## Problem statement
Working from the records below, repeat exactly the lines starting at the line that contains "max | 7 | 0.24 | mem[5][29]$_DFFE_PP_" and ending at the line that contains "max in group", inclusive.

## Records supplied

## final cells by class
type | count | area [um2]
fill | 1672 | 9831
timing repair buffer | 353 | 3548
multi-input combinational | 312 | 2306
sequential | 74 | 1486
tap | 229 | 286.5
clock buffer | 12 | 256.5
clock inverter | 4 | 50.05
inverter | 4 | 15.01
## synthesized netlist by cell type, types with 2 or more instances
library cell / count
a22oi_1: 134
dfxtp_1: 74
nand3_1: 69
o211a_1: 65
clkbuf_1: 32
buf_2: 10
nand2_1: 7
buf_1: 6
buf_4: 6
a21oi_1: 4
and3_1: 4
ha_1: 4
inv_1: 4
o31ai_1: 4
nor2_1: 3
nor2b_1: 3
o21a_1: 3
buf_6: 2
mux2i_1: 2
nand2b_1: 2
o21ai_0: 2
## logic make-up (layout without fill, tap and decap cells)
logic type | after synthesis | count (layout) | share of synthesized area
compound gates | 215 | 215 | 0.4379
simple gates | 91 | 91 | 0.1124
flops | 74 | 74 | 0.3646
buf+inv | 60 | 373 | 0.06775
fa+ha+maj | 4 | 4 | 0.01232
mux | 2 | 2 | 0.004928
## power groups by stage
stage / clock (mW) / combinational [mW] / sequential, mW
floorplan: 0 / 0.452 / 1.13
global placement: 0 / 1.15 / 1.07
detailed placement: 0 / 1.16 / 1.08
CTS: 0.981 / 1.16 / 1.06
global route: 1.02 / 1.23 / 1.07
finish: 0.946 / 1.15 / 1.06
**config.mk**
```make
export PLATFORM = sky130hd
export DESIGN_NAME = controller
export DESIGN_NICKNAME = d
export VERILOG_FILES = /design/src/rtl/controller.sv
export SDC_FILE = /design/constraint.sdc
export NUM_CORES = 1
export LEC_CHECK = 0
export CORE_AREA = 2 2 39 41
export CTS_CLUSTER_SIZE = 12
export DETAILED_ROUTE_END_ITERATION = 12
export DIE_AREA = 0 0 41 43
export PLACE_DENSITY = 0.7
export SETUP_SLACK_MARGIN = 0.02
export SYNTH_ARGS = -nofsm -noshare
export SYNTH_HDL_FRONTEND = slang
export SYNTH_SLANG_ARGS = --single-unit
```
**constraint.sdc**
```tcl
create_clock -name clk -period 3 [get_ports clk]
set_input_delay 0.3 -clock clk [delete_from_list [all_inputs] [get_ports clk]]
set_output_delay 0.3 -clock clk [all_outputs]
set_load 0.005 [all_outputs]
```
<file path="config.mk">
export PLATFORM = sky130hd
export DESIGN_NAME = fifo_sync_param
export DESIGN_NICKNAME = d
export VERILOG_FILES = /design/src/rtl/fifo_sync_param.sv
export SDC_FILE = /design/constraint.sdc
export NUM_CORES = 1
export LEC_CHECK = 0
export ABC_CLOCK_PERIOD_IN_PS = 5250
export BUFFER_PORTS_ARGS = -buffer_cell sky130_fd_sc_hd__buf_4
export CORE_MARGIN = 4
export CORE_UTILIZATION = 30
export DETAILED_ROUTE_END_ITERATION = 6
export GPL_TIMING_DRIVEN = 0
export PLACE_DENSITY = 0.45
export SLEW_MARGIN = 20
export SYNTH_ARGS = -nofsm -noshare
export SYNTH_HDL_FRONTEND = slang
export SYNTH_SLANG_ARGS = --single-unit
</file>
<file path="constraint.sdc">
create_clock -name clk -period 5.25 [get_ports clk]
set_clock_uncertainty 0.05 [all_clocks]
set_input_delay 0.2625 -clock clk [delete_from_list [all_inputs] [get_ports clk]]
set_output_delay 0.2625 -clock clk [all_outputs]
set_load 0.005 [all_outputs]
</file>
<file path="src/rtl/fifo_sync_param.sv">
// Synchronous FIFO with op-tracking FSM; write visible to a read one edge later, read data registered with rd_ack.
// No backpressure: rejected requests raise wr_err/rd_err for one cycle and leave contents untouched.
module fifo_sync_param #(
  parameter int DATA_W    = 32,
  parameter int DEPTH     = 8,
  parameter int AF_THRESH = 6,
  parameter int AE_THRESH = 2
) (
  input  logic              clk,
  input  logic              reset_n,
  input  logic              clear,
  input  logic              wr_en,
  input  logic [DATA_W-1:0] din,
  input  logic              rd_en,
  output logic [DATA_W-1:0] dout,
  output logic [2:0]        state,
  output logic [$clog2(DEPTH):0] data_count,
  output logic              full,
  output logic              empty,
  output logic              almost_full,
  output logic              almost_empty,
  output logic              wr_ack,
  output logic              wr_err,
  output logic              rd_ack,
  output logic              rd_err
);

  localparam int AW = $clog2(DEPTH);
  localparam int CW = AW + 1;

  typedef enum logic [2:0] {
    INIT   = 3'b000,
    WRITE  = 3'b001,
    WR_ERR = 3'b010,
    NO_OP  = 3'b011,
    READ   = 3'b100,
    RD_ERR = 3'b101,
    WR_RD  = 3'b110
  } state_t;

  logic [DATA_W-1:0] mem [DEPTH];
  logic [AW-1:0]     head, tail;
  logic [2:0]        state_r;
  state_t            state_nxt;
  logic              do_wr, do_rd;
  logic              wr_ack_nxt, wr_err_nxt, rd_ack_nxt, rd_err_nxt;

  assign state        = state_r;
  assign full         = (data_count == CW'(DEPTH));
  assign empty        = (data_count == '0);
  assign almost_full  = (data_count >= CW'(AF_THRESH));
  assign almost_empty = (data_count <= CW'(AE_THRESH));

  always_comb begin
    state_nxt  = NO_OP;
    do_wr      = 1'b0;
    do_rd      = 1'b0;
    wr_ack_nxt = 1'b0;
    wr_err_nxt = 1'b0;
    rd_ack_nxt = 1'b0;
    rd_err_nxt = 1'b0;
    if (clear) begin
      state_nxt = INIT;
    end else if (state_r == 3'b111) begin
      // Illegal encoding: return to INIT without touching pointers or count.
      state_nxt = INIT;
    end else begin
      case ({wr_en, rd_en})
        2'b10: begin
          if (full) begin
            state_nxt  = WR_ERR;
            wr_err_nxt = 1'b1;
          end else begin
            state_nxt  = WRITE;
            do_wr      = 1'b1;
            wr_ack_nxt = 1'b1;
          end
        end
        2'b01: begin
          if (empty) begin
            state_nxt  = RD_ERR;
            rd_err_nxt = 1'b1;
          end else begin
            state_nxt  = READ;
            do_rd      = 1'b1;
            rd_ack_nxt = 1'b1;
          end
        end
        2'b11: begin
          // When empty only the write lands; no fall-through of din to dout.
          if (empty) begin
            state_nxt  = WRITE;
            do_wr      = 1'b1;
            wr_ack_nxt = 1'b1;
            rd_err_nxt = 1'b1;
          end else begin
            state_nxt  = WR_RD;
            do_wr      = 1'b1;
            do_rd      = 1'b1;
            wr_ack_nxt = 1'b1;
            rd_ack_nxt = 1'b1;
          end
        end
        default: state_nxt = NO_OP;
      endcase
    end
  end

  always_ff @(posedge clk) begin
    if (do_wr) mem[tail] <= din;
  end

  always_ff @(posedge clk or negedge reset_n) begin
    if (!reset_n) begin
      state_r    <= INIT;
      head       <= '0;
      tail       <= '0;
      data_count <= '0;
      dout       <= '0;
      wr_ack     <= 1'b0;
      wr_err     <= 1'b0;
      rd_ack     <= 1'b0;
      rd_err     <= 1'b0;
    end else begin
      state_r <= state_nxt;
      wr_ack  <= wr_ack_nxt;
      wr_err  <= wr_err_nxt;
      rd_ack  <= rd_ack_nxt;
      rd_err  <= rd_err_nxt;
      if (clear) begin
        head       <= '0;
        tail       <= '0;
        data_count <= '0;
      end else begin
        if (do_wr) tail <= tail + AW'(1);
        if (do_rd) begin
          head <= head + AW'(1);
          dout <= mem[head];
        end
        case ({do_wr, do_rd})
          2'b10:   data_count <= data_count + CW'(1);
          2'b01:   data_count <= data_count - CW'(1);
          default: data_count <= data_count;
        endcase
      end
    end
  end

endmodule

</file>
==> results.md, run 1 <==
* Status: complete, no violations
* # nets final at around 800
* Core Region at ~0.039 sq mm
* Sw Ratio at 0.258
* Hold depth at 3
* GRT Total Usage at 0.134
* Pre-CTS WS at roughly 2 ns
* Hold Buf Count CTS at 33
* EDFF count, synth at roughly 260
* Worst Hold Path EP: state[2]$_DFF_PN0_
* Largest net degree at the start of global routing at 50
* Power density over the cells at around 460 mW/mm^2
* Reg2reg path depth at 9
* Hold Crit Class: in -> reg
* Total Wirelength at 28,000 um
* R2R Path Start: data_count[1]$_DFFE_PN0P_
* Setup WS post-layout at between 2 and 2.5 ns
* Fillers at approximately 3,500
* Crit Path Max Fanout at 9
* 1st-iter DRT viols at slightly below 300
* R2r setup slk at around 2.1 ns
* Skew-Pair Late Insertion Delay at about 0.50 ns
* CP arrival at around 3.3 ns
* Net Sw Power at roughly 0.0018 W
* First drt pass iteration count at 4
* Worst Max-Slew Pin Slew at about 1.1 ns
* Placed wire-length estimate at ~18,000 um
* Fin. max-slew vios at 0
* Vias per inst at 4.62
* First-pass GRT wire length at about 42,000 um
* Fraction of layout cells with a size suffix above 1 at 0.315
* Number of global-route vias before repair at roughly 6,500
* Die height at between 200 and 250 um
* Max Freq at ~320 MHz
* CTS H-tree depth at 2
* Ys Warns at 0
* Async S/R FF share, synth at 0.161
* Worst Path Required at 5.41 ns
* Sequential area share after synthesis at 0.761
* Postcts setup bufs at 0
* Worst Setup End Kind: flip-flop
* Crit start category: flip-flop
* Clock sink total at approximately 310
* Fin crit period at 3.10 ns
* Clk pwr share at 0.342
* Clock transition at path regs at roughly 0.06 ns
* Ys flop type: edfxtp_1
* Die X at around 200 um
* DRC viols at 0
* Starting Density at 0.303
* Full die area at about 0.042 sq mm
* Count of cell types in the netlist at 46
* Mapped Area at around 0.012 sq mm
* Fin crit share at 0.591
* Number of buffers added on ports at 81
* CP peak stage delay at around 0.57 ns
* Reg2reg end: mem[1][30]$_DFFE_PP_
* Mapped Nets at 625
* Final Hold Viols at 0
* Gpl congestion at 0.734
* Ant. Diodes at 0
* Crit path kind: reg -> reg
* Leakage power at between 4 and 5 nW
* Initial antenna violation count at 0
* Power Internal at around 0.005 W
* Yosys reg bits at roughly 300
* # IOs at 84
* Post-DRT Antenna Nets at 0
* Critical Path, Cell by Cell: buf_2, or4b_4, o211ai_4, or3b_1, nor3_2, buf_6, buf_6, buf_4, buf_4
* Startpoint of the worst hold path: rd_en
* Vias at about 6,000
* Syn Area/Cell at approximately 20 sq um
* Gate Count Post-Synth at 583
* Setup TNS at 0 ns
* CTS max path bufs at 3
* Cts repair resizes at 0
* Wire length per cell at between 20 and 25 um
* CP max stage cell: or3b_1
* Layout overhead on the synthesized area at 27.0%
* Row cnt at 72
* Combinational share of power at 0.227
* VDD IR max at about 190 uV
* Maxcap violations at 0
* TritonCTS Buffers at 34
* Clock root buffer: clkbuf_16
* CTS tree: built
* GR Overflow Total at 0
* Final setup vio count at 0
* RSZ-0062 raised after global routing: false
* Worst slew margin at 0.298
* Flop pwr share at 0.431
## layout make-up
| cell class | instances | area [sq um] | area share |
|---|---|---|---|
| Multi-Input combinational cell | 244 | 2690 | 0.181 |
| Clock inverter | 14 | 141 | 0.00950 |
| Clock buffer | 47 | 981 | 0.0659 |
| Inverter | 1 | 3.75 | 0.000252 |
| Timing Repair Buffer | 137 | 1330 | 0.0897 |
| Buffer | 33 | 169 | 0.0114 |
| Sequential cell | 305 | 8910 | 0.599 |
| Tap cell | 518 | 648 | 0.0436 |
## metrics by stage
step / power [W] / hold WS [ns] / util / cells / cell area [sq um]
CTS: 0.00699 / 0.0526 / 0.385 / 1299 / 14900
finish: 0.00685 / 0.0832 / 0.385 / 1299 / 14900
floorplan: 0.00393 / -0.0831 / - / 583 / 11700
detailed placement: 0.00459 / 0.377 / 0.347 / 1205 / 13400
global placement: 0.00455 / 0.358 / 0.336 / 1182 / 13000
global route: 0.00722 / 0.0943 / 0.385 / 1299 / 14900
## worst max-delay path, delay by kind of cell (launching register included)
family / cells / cell delay [ns]
AND/OR/NAND/NOR: 3 / 1.27
flip-flops: 1 / 0.41
AO/OA/AOI/OAI: 1 / 0.11
buffers and inverters: 5 / 0.97
## cells in the mapped netlist, types with 2 or more instances
master    instances  area (sq um)
edfxtp_1        256          7690
mux4_2           64          1440
nor2_1           52           195
dfrtp_1          49          1230
a21oi_1          38           190
mux2i_1          34           340
buf_1            12          45.0
clkbuf_1          7          26.3
buf_2             6          30.0
buf_4             6          45.0
ha_1              4          50.1
nand3_1           4          20.0
nor3_1            4          20.0
a21o_1            3          22.5
nand2_1           3          11.3
nand2b_1          3          18.8
o21ai_0           3          15.0
xor2_1            3          26.3
buf_6             2          22.5
nand4_1           2          12.5
or3_1             2          12.5
xnor2_1           2          17.5
## cells in the final DEF (no fill, tap or decap), types with 3 or more instances in the layout
cell type	instances
a21o_1	3
a21oi_1	38
buf_1	12
buf_16	10
buf_2	6
buf_4	96
buf_6	4
bufinv_16	3
clkbuf_1	13
clkbuf_16	35
clkbuf_8	6
clkinv_1	6
clkinv_2	4
dfrtp_1	49
dlygate4sd3_1	33
edfxtp_1	256
ha_1	4
mux2i_1	34
mux4_2	64
nand2_1	3
nand2b_1	3
nand3_1	4
nor2_1	46
nor2_4	6
nor3_2	3
o21ai_0	3
xor2_1	3
## power by group through the flow
stage / logic (W) / clock network [W] / registers, W
5_1_grt: 0.00172 / 0.00253 / 0.00297
4_1_cts: 0.00161 / 0.00242 / 0.00296
3_3_place_gp: 0.00155 / 0 / 0.00301
6_report: 0.00156 / 0.00234 / 0.00295
3_5_place_dp: 0.00159 / 0 / 0.00301
2_1_floorplan: 0.000951 / 0 / 0.00298
## registers in the layout, summed over array words and instances (netlist names)
name and flops:
mem 256, dout 32, data_count 4, head 3
state 3, tail 3, rd_ack 1, rd_err 1
wr_ack 1, wr_err 1
## per-layer routing
layer  part of all wire  up-vias  track usage
met1               0.44     3157        0.173
met2               0.51      104        0.236
met5                  0        -            0
met3              0.033       38       0.0230
met4              0.018        0       0.0318
li1                   -     2707            -
## worst max-delay path by stage
| stage | from | end | slack (ns) | depth (start not counted) |
|---|---|---|---|---|
| detailed placement | data_count[1]$_DFFE_PN0P_ | mem[1][30]$_DFFE_PP_ | 2.06 | 9 |
| global placement | data_count[1]$_DFFE_PN0P_ | mem[1][30]$_DFFE_PP_ | -1.90 | 5 |
| CTS | data_count[1]$_DFFE_PN0P_ | mem[1][30]$_DFFE_PP_ | 2.05 | 9 |
| floorplan | data_count[1]$_DFFE_PN0P_ | mem[1][0]$_DFFE_PP_ | 1.19 | 5 |
| global route | data_count[1]$_DFFE_PN0P_ | mem[1][30]$_DFFE_PP_ | 1.95 | 9 |
| finish | data_count[1]$_DFFE_PN0P_ | mem[1][30]$_DFFE_PP_ | 2.15 | 9 |
## cells by family (layout without fill, tap and decap cells)
group | Yosys count | count (layout) | share of synthesized area
buf+inv | 34 | 232 | 0.0147
xor+xnor | 5 | 5 | 0.00374
compound gates | 57 | 57 | 0.0313
simple gates | 78 | 78 | 0.0304
fa+ha+maj | 5 | 5 | 0.00598
flops | 305 | 305 | 0.761
mux | 99 | 99 | 0.153
Power figures use the tool's default switching activity.
==> run 2, diff against run 1 <==
Settings changed: ABC_CLOCK_PERIOD_IN_PS 5250 to 3000.
Clock period 5.25 ns to 3 ns, I/O delays scaled along.
==> run 2 against run 1 <==
  * Count of clock-buffer cells in the layout is 2 lower
  * Power is 78% higher
  * Cell count is 1.0% higher
  * Hold slack better by 0.043 ns
  * Via count is 0.42% higher
  * Non-clock buffer count is 8 higher
  * Critical path depth is 2 lower
  * Highest routed layer unchanged
==> results.md, run 2 (synthesis gave the netlist of run 1 again) <==
* Hold Crit Class: in -> reg
* CTS H-tree depth at 2 (unchanged)
* Initial antenna violation count at 2 (+2)
* Largest net degree at the start of global routing at 50 (unchanged)
* Worst Max-Slew Pin Slew at 1.06 ns (+0.00621 ns)
* Sw Ratio at 0.262 (+0.00427)
* Die X at 206 um (unchanged)
* Hold WS at 0.126 ns (+0.0432 ns)
* Total Wirelength at 28,000 um (about the same)
* Vias at 6,031 (+0.42%)
* Most common cell after layout, fill and taps aside: edfxtp_1
* R2R Path Start: data_count[1]$_DFFE_PN0P_
* Core Region at 0.0386 sq mm (unchanged)
* Critical Path, Cell by Cell: buf_2, or4b_4, o211ai_4, or3b_1, nor2_4, buf_16, buf_12
* 1st-iter DRT viols at 324 (+9.5%)
* Number of buffers added on ports at 81 (unchanged)
* # IOs at 84 (unchanged)
* DRC viols at 0 (unchanged)
* Clock sink total at 305 (unchanged)
* First-pass GRT wire length at 41,900 um (+0.70%)
* Vias per inst at 4.60 (-0.58%)
* Worst Setup SP: data_count[1]$_DFFE_PN0P_
* Wire length per cell at 21.3 um (-0.91%)
* Die height at 206 um (unchanged)
* First drt pass iteration count at 4 (unchanged)
* Max Freq at 362 MHz (+13%)
* Post-layout util at 0.389 (+0.00389)
* Biggest register: mem
* Combinational share of power at 0.227 (about the same)
* Crit path kind: reg -> reg
* Starting Density at 0.303 (unchanged)
* Max reg flops at 256 (unchanged)
* Power density over the cells at 813 mW/mm^2 (+76%)
* Final Hold Viols at 0 (unchanged)
* Clock root buffer: clkbuf_16
* Flop pwr share at 0.422 (-0.009)
* CTS tree: built
* Skew-Pair Late Insertion Delay at 0.51 ns (about the same)
* Fin. max-slew vios at 0 (unchanged)
* Row cnt at 72 (unchanged)
* CP max stage cell: or3b_1
* Crit Path Max Fanout at 17 (+8)
* Commonest non-fill, non-tap cells in the layout: edfxtp_1 (256), buf_4 (98), mux4_2 (64)
* GRT Total Usage at 0.134 (+0.000389)
* Full die area at 0.0423 sq mm (unchanged)
* CP arrival at 2.92 ns (-0.34 ns)
* Post-DRT Antenna Nets at 0 (unchanged)
* Fin crit period at 2.76 ns (-0.345 ns)
* Power Internal at 0.00901 W (+77%)
* Placed wire-length estimate at 17,600 um (-3.7%)
* Leakage power at 5.03 nW (+1.0%)
* Layout overhead on the synthesized area at 28.2%
* # nets final at 807 (+1.1%)
* Worst Setup End Kind: flip-flop
* Startpoint of the worst hold path: clear
* RSZ-0062 raised after global routing: false
* Number of global-route vias before repair at 6,514 (+0.98%)
* Worst Path Required at 3.16 ns (-2.25 ns)
* GR Overflow Total at 0 (unchanged)
* Maxcap violations at 0 (unchanged)
* Largest registers: mem: 256 flops, dout: 32 flops, data_count: 4 flops
* Final Non-Filler Cells at 1,312 (+1.0%)
* Crit start category: flip-flop
* Final setup vio count at 0 (unchanged)
* Net Sw Power at 0.00320 W (+81%)
* Fin crit share at 0.920 (+0.328)
* Clk pwr share at 0.351 (+0.009)
* Fraction of layout cells with a size suffix above 1 at 0.327 (+0.0120)
* Placed insts at 1,198 (-0.58%)
* Status: complete, no violations
* VDD IR max at 397 uV (+110%)
* CP peak stage delay at 0.58 ns (about the same)
* Clock transition at path regs at 0.06 ns (about the same)
* CTS max path bufs at 3 (unchanged)
* Worst slew margin at 0.293 (-0.00414)
* TritonCTS Buffers at 35 (+2.9%)
* Gpl congestion at 0.730 (-0.46%)
==> run 2: cell count changes in the layout (fill, tap and decap cells not counted), sizes merged <==
cell         before  now
buf             130  136
clkinvlp          0    3
diode             0    2
clkinv           10   11
dlygate4sd3      33   35
clkbuf           54   52
bufinv            3    4
==> run 2: timing repair <==
item / in CTS / in global routing
endpoints found under the setup margin: 0 / 51
buffers inserted: 0 / 13
endpoints found under the hold margin: 309 / 0
hold buffers: 35 / 0
resized for setup: 0 / 0
==> run 2: worst paths after layout <==
kind | depth (start not counted) | slack, ns | endpoint
max | 7 | 0.24 | mem[5][29]$_DFFE_PP_
min | 4 | 0.13 | data_count[3]$_DFFE_PN0P_
min in group asynchronous | 2 | 0.21 | data_count[3]$_DFFE_PN0P_
max reg2reg | 7 | 0.24 | mem[5][29]$_DFFE_PP_
min reg2reg | 2 | 0.48 | dout[23]$_DFFE_PN0P_
max in group asynchronous | 2 | 2.18 | dout[29]$_DFFE_PN0P_
==> run 2: metrics by stage <==
| step | setup slack, ns | TNS (ns) | total power [W] | instance area (sq um) |
|---|---|---|---|---|
| after CTS | 0.0579 | 0 | 0.0124 | 14900 |
| final | 0.241 | 0 | 0.0122 | 15000 |
| after detailed placement | 0.0699 | 0 | 0.00805 | 13400 |
| after global routing | 0.125 | 0 | 0.0129 | 15000 |
| after floorplan | -0.201 | -34.32 | 0.00688 | 11700 |
| after global placement | -2.23 | -530.45 | 0.00796 | 13000 |
==> run 2: layer usage <==
metal / routed length (um) / global-route usage
met5: 0 / 0
met4: 434 / 0.0330
met3: 1260 / 0.0285
met2: 14600 / 0.237
met1: 11700 / 0.169
==> run 2: area by class of cell <==
class                   instances  area [sq um]
fillers                      3495         23600
flip-flops and latches        305          8910
multi-input cells             244          2700
repair buffers                145          1410
clock buffers                  45           965
well taps                     518           648
clock inverters                19           215
plain buffers                  33           169
diodes                          2          5.00
inverters                       1          3.75
==> run 2: critical path: cells and delay by family, from the launching register on <==
| kind | cells | cell delay [ns] |
|---|---|---|
| and+or+nand+nor | 3 | 1.19 |
| buffers and inverters | 3 | 0.66 |
| DFF | 1 | 0.43 |
| AOI/OAI and AO/OA | 1 | 0.11 |
==> run 2: power by group through the flow <==
stage	combinational, W	sequential [W]	clock (W)
final	0.00277	0.00516	0.00429
after global routing	0.00307	0.00520	0.00459
after CTS	0.00285	0.00517	0.00439
after detailed placement	0.00280	0.00525	0
after global placement	0.00272	0.00524	0
after floorplan	0.00166	0.00522	0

## Your solution
max | 7 | 0.24 | mem[5][29]$_DFFE_PP_
min | 4 | 0.13 | data_count[3]$_DFFE_PN0P_
min in group asynchronous | 2 | 0.21 | data_count[3]$_DFFE_PN0P_
max reg2reg | 7 | 0.24 | mem[5][29]$_DFFE_PP_
min reg2reg | 2 | 0.48 | dout[23]$_DFFE_PN0P_
max in group asynchronous | 2 | 2.18 | dout[29]$_DFFE_PN0P_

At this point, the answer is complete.